# Your instructions:
Look through the data for the string "disable". Copy every line where it is found.
+-------+
<file path="src/hw/rtl/spl_pkg.sv">
// spl_pkg: shared widths, constants and controller/datapath interface structs
// for the smoothed peak locator. No dependencies.
package spl_pkg;

	localparam int MAX_SAMPLES = 4096;
	localparam int ADDR_W      = $clog2(MAX_SAMPLES);
	localparam int CNT_W       = ADDR_W + 1;
	localparam int P_W         = CNT_W;
	localparam int MAG_W       = 16;
	localparam int HW_W        = 7;
	localparam int WCNT_W      = HW_W + 1;
	localparam int SUM_W       = 24;
	localparam int DIVC_W      = $clog2(SUM_W + 1);

	localparam logic [HW_W-1:0]   MAX_HW       = HW_W'(64);
	localparam logic [HW_W-1:0]   HW_RESET     = HW_W'(8);
	localparam logic [CNT_W-1:0]  SAMPLE_LIMIT = CNT_W'(MAX_SAMPLES);
	localparam logic [DIVC_W-1:0] DIV_STEPS    = DIVC_W'(SUM_W);

	// controller -> datapath commands
	typedef struct packed {
		logic load;
		logic init;
		logic acc;
		logic mul;
		logic div_start;
		logic div_step;
		logic rec;
		logic advance;
		logic finish;
	} spl_cmd_t;

	// datapath -> controller status
	typedef struct packed {
		logic update;
		logic is_last;
		logic div_done;
		logic out_busy;
	} spl_sts_t;

endpackage

</file>
<file path="src/hw/rtl/spl_ctrl.sv">
// spl_ctrl: sequencing state machine of the smoothed peak locator.
// Depends on spl_pkg (command/status structs).
module spl_ctrl
	import spl_pkg::*;
(
	input  logic      clk,
	input  logic      arst_n,
	input  logic      in_valid,
	input  logic      last_sample,
	output logic      in_ready,
	output spl_cmd_t  cmd,
	input  spl_sts_t  sts
);

	typedef enum logic [8:0] {
		S_LOAD = 9'b000000001,
		S_INIT = 9'b000000010,
		S_RD   = 9'b000000100,
		S_ACC  = 9'b000001000,
		S_MUL  = 9'b000010000,
		S_CMP  = 9'b000100000,
		S_DIV  = 9'b001000000,
		S_REC  = 9'b010000000,
		S_DONE = 9'b100000000
	} spl_state_t;

	spl_state_t state_q, state_d;

	always_comb begin
		state_d  = state_q;
		cmd      = '0;
		in_ready = 1'b0;
		case (state_q)
			S_LOAD: begin
				in_ready = 1'b1;
				if (in_valid) begin
					cmd.load = 1'b1;
					if (last_sample) begin
						state_d = S_INIT;
					end
				end
			end
			S_INIT: begin
				cmd.init = 1'b1;
				state_d  = S_RD;
			end
			S_RD: begin
				// RAM read of both window edges in flight
				state_d = S_ACC;
			end
			S_ACC: begin
				cmd.acc = 1'b1;
				state_d = S_MUL;
			end
			S_MUL: begin
				cmd.mul = 1'b1;
				state_d = S_CMP;
			end
			S_CMP: begin
				if (sts.update) begin
					cmd.div_start = 1'b1;
					state_d       = S_DIV;
				end else if (sts.is_last) begin
					state_d = S_DONE;
				end else begin
					cmd.advance = 1'b1;
					state_d     = S_RD;
				end
			end
			S_DIV: begin
				if (sts.div_done) begin
					state_d = S_REC;
				end else begin
					cmd.div_step = 1'b1;
				end
			end
			S_REC: begin
				cmd.rec = 1'b1;
				if (sts.is_last) begin
					state_d = S_DONE;
				end else begin
					cmd.advance = 1'b1;
					state_d     = S_RD;
				end
			end
			S_DONE: begin
				if (!sts.out_busy) begin
					cmd.finish = 1'b1;
					state_d    = S_LOAD;
				end
			end
			default: begin
				state_d = S_LOAD;
			end
		endcase
	end

	always_ff @(posedge clk or negedge arst_n) begin
		if (!arst_n) begin
			state_q <= S_LOAD;
		end else begin
			state_q <= state_d;
		end
	end

`ifndef SYNTHESIS
	a_busy_not_ready: assert property (@(posedge clk) disable iff (!arst_n)
		(state_q != S_LOAD) |-> !in_ready)
		else $error("input accepted outside load phase");
	a_init_after_last: assert property (@(posedge clk) disable iff (!arst_n)
		(in_valid && in_ready && last_sample) |=> cmd.init)
		else $error("search did not start after last sample");
	a_one_exit: assert property (@(posedge clk) disable iff (!arst_n)
		$onehot0({cmd.div_start, cmd.advance, cmd.finish}))
		else $error("conflicting sequencer commands");
`endif

endmodule

</file>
+-------+
# Solution below:
	a_busy_not_ready: assert property (@(posedge clk) disable iff (!arst_n)
	a_init_after_last: assert property (@(posedge clk) disable iff (!arst_n)
	a_one_exit: assert property (@(posedge clk) disable iff (!arst_n)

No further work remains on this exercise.